• Problem requirements:
Whenever a line in the entries below contains "ndiff", copy that line.

··········

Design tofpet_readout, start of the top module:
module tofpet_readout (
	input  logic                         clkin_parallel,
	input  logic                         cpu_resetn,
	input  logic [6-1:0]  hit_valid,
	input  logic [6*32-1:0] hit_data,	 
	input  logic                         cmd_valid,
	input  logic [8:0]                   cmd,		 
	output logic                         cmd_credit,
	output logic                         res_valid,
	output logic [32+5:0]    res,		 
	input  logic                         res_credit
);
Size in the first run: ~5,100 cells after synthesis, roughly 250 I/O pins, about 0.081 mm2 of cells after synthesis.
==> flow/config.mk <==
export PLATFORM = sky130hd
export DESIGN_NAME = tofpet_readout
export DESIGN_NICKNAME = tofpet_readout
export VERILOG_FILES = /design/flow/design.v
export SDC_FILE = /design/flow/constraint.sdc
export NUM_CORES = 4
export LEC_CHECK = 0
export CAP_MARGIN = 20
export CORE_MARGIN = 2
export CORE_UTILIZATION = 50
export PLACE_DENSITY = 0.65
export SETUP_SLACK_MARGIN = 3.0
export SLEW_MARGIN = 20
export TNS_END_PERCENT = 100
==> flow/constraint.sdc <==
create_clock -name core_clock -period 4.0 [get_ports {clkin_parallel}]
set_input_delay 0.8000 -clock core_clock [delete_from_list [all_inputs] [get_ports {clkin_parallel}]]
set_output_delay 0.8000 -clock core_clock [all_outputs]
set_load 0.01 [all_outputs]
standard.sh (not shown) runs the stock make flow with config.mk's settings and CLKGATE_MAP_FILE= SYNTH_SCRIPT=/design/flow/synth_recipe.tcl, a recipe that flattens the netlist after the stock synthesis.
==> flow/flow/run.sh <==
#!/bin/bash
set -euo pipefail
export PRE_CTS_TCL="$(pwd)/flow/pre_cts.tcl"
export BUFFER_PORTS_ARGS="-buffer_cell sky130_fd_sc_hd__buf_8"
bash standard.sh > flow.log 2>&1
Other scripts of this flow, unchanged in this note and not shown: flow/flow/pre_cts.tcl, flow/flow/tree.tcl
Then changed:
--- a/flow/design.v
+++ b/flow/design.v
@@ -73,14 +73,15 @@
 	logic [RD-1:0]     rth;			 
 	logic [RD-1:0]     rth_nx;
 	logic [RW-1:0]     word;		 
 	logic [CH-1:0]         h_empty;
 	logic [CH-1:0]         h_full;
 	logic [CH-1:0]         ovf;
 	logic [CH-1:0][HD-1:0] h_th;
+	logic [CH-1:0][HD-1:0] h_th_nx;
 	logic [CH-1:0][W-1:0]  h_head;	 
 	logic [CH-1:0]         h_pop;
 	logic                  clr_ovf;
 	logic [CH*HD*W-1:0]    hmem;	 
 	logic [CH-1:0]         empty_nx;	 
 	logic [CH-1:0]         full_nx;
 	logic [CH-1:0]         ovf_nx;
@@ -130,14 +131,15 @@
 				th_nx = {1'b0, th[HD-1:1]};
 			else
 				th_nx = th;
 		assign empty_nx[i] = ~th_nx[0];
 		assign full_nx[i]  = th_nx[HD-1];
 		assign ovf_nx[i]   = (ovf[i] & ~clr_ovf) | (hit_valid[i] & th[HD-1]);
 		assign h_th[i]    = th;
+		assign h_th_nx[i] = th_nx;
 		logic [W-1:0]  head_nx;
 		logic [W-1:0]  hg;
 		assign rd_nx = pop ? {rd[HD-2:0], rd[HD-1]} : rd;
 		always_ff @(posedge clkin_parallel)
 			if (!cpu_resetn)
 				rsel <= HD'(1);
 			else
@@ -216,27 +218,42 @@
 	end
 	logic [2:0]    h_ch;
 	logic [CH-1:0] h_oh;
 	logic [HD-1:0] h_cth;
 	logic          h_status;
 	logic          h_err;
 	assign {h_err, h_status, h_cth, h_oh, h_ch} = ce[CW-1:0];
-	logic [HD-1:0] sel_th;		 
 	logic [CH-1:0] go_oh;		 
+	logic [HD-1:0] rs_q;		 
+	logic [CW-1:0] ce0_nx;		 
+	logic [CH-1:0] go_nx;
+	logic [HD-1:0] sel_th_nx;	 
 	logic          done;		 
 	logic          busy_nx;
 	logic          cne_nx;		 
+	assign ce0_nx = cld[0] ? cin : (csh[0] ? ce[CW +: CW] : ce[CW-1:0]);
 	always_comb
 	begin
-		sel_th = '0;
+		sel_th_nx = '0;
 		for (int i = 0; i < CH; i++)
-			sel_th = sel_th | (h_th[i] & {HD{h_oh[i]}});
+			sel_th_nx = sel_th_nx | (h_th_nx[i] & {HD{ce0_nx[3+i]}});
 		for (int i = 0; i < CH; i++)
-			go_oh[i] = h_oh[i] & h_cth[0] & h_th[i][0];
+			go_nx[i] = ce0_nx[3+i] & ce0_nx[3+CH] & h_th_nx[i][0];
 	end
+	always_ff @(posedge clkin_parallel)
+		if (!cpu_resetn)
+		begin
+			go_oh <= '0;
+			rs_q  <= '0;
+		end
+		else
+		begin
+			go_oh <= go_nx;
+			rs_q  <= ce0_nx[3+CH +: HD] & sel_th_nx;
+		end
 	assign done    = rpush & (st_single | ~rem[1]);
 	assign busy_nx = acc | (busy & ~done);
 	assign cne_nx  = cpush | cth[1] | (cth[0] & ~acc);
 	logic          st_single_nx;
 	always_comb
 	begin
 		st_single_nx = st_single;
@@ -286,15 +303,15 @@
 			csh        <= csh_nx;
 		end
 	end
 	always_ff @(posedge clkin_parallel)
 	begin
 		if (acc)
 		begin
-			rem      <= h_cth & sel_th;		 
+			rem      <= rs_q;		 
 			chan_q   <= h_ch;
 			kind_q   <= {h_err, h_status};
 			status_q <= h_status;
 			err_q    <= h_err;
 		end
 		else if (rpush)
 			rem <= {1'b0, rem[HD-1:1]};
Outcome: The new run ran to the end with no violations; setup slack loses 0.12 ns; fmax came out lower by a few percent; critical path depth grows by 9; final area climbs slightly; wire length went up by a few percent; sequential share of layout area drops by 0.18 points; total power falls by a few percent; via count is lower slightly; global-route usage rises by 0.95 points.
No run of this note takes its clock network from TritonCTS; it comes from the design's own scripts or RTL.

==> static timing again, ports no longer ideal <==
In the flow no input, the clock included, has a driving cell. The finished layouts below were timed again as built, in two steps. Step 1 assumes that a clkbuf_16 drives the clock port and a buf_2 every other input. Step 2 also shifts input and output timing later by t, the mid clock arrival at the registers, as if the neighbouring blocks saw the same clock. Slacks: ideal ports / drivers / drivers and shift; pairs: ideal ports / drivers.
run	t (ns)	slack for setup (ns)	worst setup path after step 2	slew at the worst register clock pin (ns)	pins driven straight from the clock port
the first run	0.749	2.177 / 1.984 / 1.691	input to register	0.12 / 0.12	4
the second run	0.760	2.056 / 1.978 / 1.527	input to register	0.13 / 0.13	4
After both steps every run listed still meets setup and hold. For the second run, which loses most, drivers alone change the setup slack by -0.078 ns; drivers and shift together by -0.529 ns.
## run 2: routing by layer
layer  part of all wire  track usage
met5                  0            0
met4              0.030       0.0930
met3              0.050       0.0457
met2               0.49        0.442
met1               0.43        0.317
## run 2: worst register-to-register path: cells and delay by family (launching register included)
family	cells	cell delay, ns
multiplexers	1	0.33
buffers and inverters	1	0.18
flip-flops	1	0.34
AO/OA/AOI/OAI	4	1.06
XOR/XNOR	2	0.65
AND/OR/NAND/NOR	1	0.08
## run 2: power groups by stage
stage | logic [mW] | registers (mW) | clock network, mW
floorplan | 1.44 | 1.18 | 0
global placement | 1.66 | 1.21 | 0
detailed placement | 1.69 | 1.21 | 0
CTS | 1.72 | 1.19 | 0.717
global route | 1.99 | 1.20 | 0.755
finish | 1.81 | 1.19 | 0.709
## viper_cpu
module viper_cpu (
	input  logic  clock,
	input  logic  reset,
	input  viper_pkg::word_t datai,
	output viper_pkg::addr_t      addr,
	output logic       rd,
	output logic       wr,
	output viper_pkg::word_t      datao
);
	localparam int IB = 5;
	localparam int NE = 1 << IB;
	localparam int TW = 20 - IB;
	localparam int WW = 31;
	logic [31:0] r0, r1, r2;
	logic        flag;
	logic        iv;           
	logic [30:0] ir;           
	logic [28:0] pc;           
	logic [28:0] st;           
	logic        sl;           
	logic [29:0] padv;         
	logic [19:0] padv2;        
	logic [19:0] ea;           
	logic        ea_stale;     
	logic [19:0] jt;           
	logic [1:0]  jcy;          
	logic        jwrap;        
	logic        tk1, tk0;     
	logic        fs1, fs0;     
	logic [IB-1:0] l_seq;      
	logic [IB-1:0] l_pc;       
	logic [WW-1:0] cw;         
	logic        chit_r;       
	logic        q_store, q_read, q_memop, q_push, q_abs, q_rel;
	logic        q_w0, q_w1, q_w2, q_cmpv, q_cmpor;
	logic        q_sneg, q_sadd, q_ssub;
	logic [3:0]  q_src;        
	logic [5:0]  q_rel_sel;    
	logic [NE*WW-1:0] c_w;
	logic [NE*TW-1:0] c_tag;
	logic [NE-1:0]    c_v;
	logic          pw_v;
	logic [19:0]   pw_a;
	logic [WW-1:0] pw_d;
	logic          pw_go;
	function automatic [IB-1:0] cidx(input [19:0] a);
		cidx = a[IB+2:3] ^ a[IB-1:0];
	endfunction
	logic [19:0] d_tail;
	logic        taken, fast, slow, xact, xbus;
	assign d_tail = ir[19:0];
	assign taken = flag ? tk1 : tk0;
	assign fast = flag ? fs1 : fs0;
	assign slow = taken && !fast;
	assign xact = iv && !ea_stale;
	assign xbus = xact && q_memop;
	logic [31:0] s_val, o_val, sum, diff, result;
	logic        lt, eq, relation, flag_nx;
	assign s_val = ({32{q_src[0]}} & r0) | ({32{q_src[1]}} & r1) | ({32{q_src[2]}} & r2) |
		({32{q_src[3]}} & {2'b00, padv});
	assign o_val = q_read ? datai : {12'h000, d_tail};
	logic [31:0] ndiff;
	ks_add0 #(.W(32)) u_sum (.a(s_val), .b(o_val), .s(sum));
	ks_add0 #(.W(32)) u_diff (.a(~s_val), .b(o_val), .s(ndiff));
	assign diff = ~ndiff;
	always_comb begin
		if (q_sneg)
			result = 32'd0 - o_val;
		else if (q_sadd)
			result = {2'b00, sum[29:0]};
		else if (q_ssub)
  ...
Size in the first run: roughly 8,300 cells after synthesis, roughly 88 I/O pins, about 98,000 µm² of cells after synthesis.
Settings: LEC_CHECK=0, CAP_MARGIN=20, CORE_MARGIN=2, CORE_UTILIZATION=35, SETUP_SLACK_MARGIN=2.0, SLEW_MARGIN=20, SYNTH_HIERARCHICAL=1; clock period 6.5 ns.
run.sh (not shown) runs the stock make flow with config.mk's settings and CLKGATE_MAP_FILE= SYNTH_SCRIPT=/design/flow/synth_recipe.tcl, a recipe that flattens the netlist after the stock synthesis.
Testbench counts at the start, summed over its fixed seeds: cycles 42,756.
What follows belongs to an exercise in optimizing a design on an open flow for small area, a short achievable clock period and few clock cycles; a production flow would make more cautious choices. Only simulation tests tie the RTL to the original design; equivalence was not proved.

==> flow/design.v (excerpt) <==
module ellipse_generator (
  input  logic        clk,
  input  logic        reset,
  input  logic        enable,
  input  logic        run,
  input  logic        ena_pause,
  input  logic [1:0]  quadrant,
  input  logic [11:0] xc,
  input  logic [11:0] yc,
  input  logic [11:0] xr,
  input  logic [11:0] yr,
  output logic        busy,
  output logic        pixel_data_rdy,
  output logic        ellipse_complete,
  output logic [11:0] x_coord,
  output logic [11:0] y_coord
);
  localparam int ST_IDLE  = 0;
  localparam int ST_POINT = 1;
  localparam int ST_PASS  = 2;
  localparam int ST_I1    = 3;
  localparam int ST_I2    = 4;
  localparam int ST_ARC   = 5;
  localparam int ST_FLAT  = 6;
  localparam int ST_DONE  = 7;
  logic [7:0]         st;         
  logic               half;       
  logic signed [11:0] rm, rn;     
  logic [11:0]        cxr, cyr;   
  logic [1:0]         quad;
  logic [3:0]         cnt;        
  logic signed [11:0] lx, ly;     
  logic signed [34:0] P;          
  logic               alpha_r, beta_r;
  logic signed [34:0] A;          
  logic signed [34:0] B;          
  logic signed [22:0] R;          
  logic signed [23:0] S;          
  logic signed [24:0] G;          
  logic valid, step;
  ...
export LEC_CHECK = 0
export ABC_AREA = 1
export CAP_MARGIN = 20
export CORE_MARGIN = 2
export CORE_UTILIZATION = 65
export SETUP_SLACK_MARGIN = 3.0
export SLEW_MARGIN = 20
create_clock -name core_clock -period 8.5 [get_ports {clk}]
run.sh (not shown) runs the stock make flow with config.mk's settings and CLKGATE_MAP_FILE= SYNTH_SCRIPT=/design/flow/synth_recipe.tcl, a recipe that flattens the netlist after the stock synthesis.
The first run passed the timing, design-rule and antenna checks.
Testbench counts at the start, summed over its fixed seeds: cycles 112,045.
Edit:
- SETUP_SLACK_MARGIN: 3.0 -> 3.5
The changed run produced a clean layout. Utilization came out higher by 1.7 points. Worst setup slack gets better by 0.40 ns. Final cell count climbs by 1.3%. Critical path depth fell by 2. Area after synthesis is unchanged. Maximum frequency climbs by 8.1%. Global-route usage grows by 0.88 points. Die area does not change.
From an optimization exercise on the open Yosys and OpenROAD flow, aimed at small area, a short achievable clock period and few clock cycles per item; shortcuts taken in it are not production practice. The RTL was checked by simulation tests, not by an equivalence proof against the original design. Power and IR drop assume default switching activity.

==> design.v <==
package spq_pkg;
    localparam int DEPTH     = 16;
    localparam int DATA_BITS = 8;
    localparam int PRIO_BITS = 8;
    localparam int CNT_BITS  = $clog2(DEPTH + 1);
    localparam int IN_BITS   = DATA_BITS + PRIO_BITS;
    localparam int IN_BYTES  = (IN_BITS + 7) / 8;
    localparam int OUT_BITS  = DATA_BITS + 2 + DATA_BITS + 1 + CNT_BITS;
    localparam int OUT_BYTES = (OUT_BITS + 7) / 8;
    localparam logic MODE_PUSH = 1'b0;
    localparam logic MODE_POP  = 1'b1;
    typedef enum logic [1:0] {
        ST_OK    = 2'd0,
        ST_EMPTY = 2'd1,
        ST_FULL  = 2'd2
    } status_t;
endpackage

··········

• Answer space:
	logic [31:0] ndiff;
	ks_add0 #(.W(32)) u_diff (.a(~s_val), .b(o_val), .s(ndiff));
	assign diff = ~ndiff;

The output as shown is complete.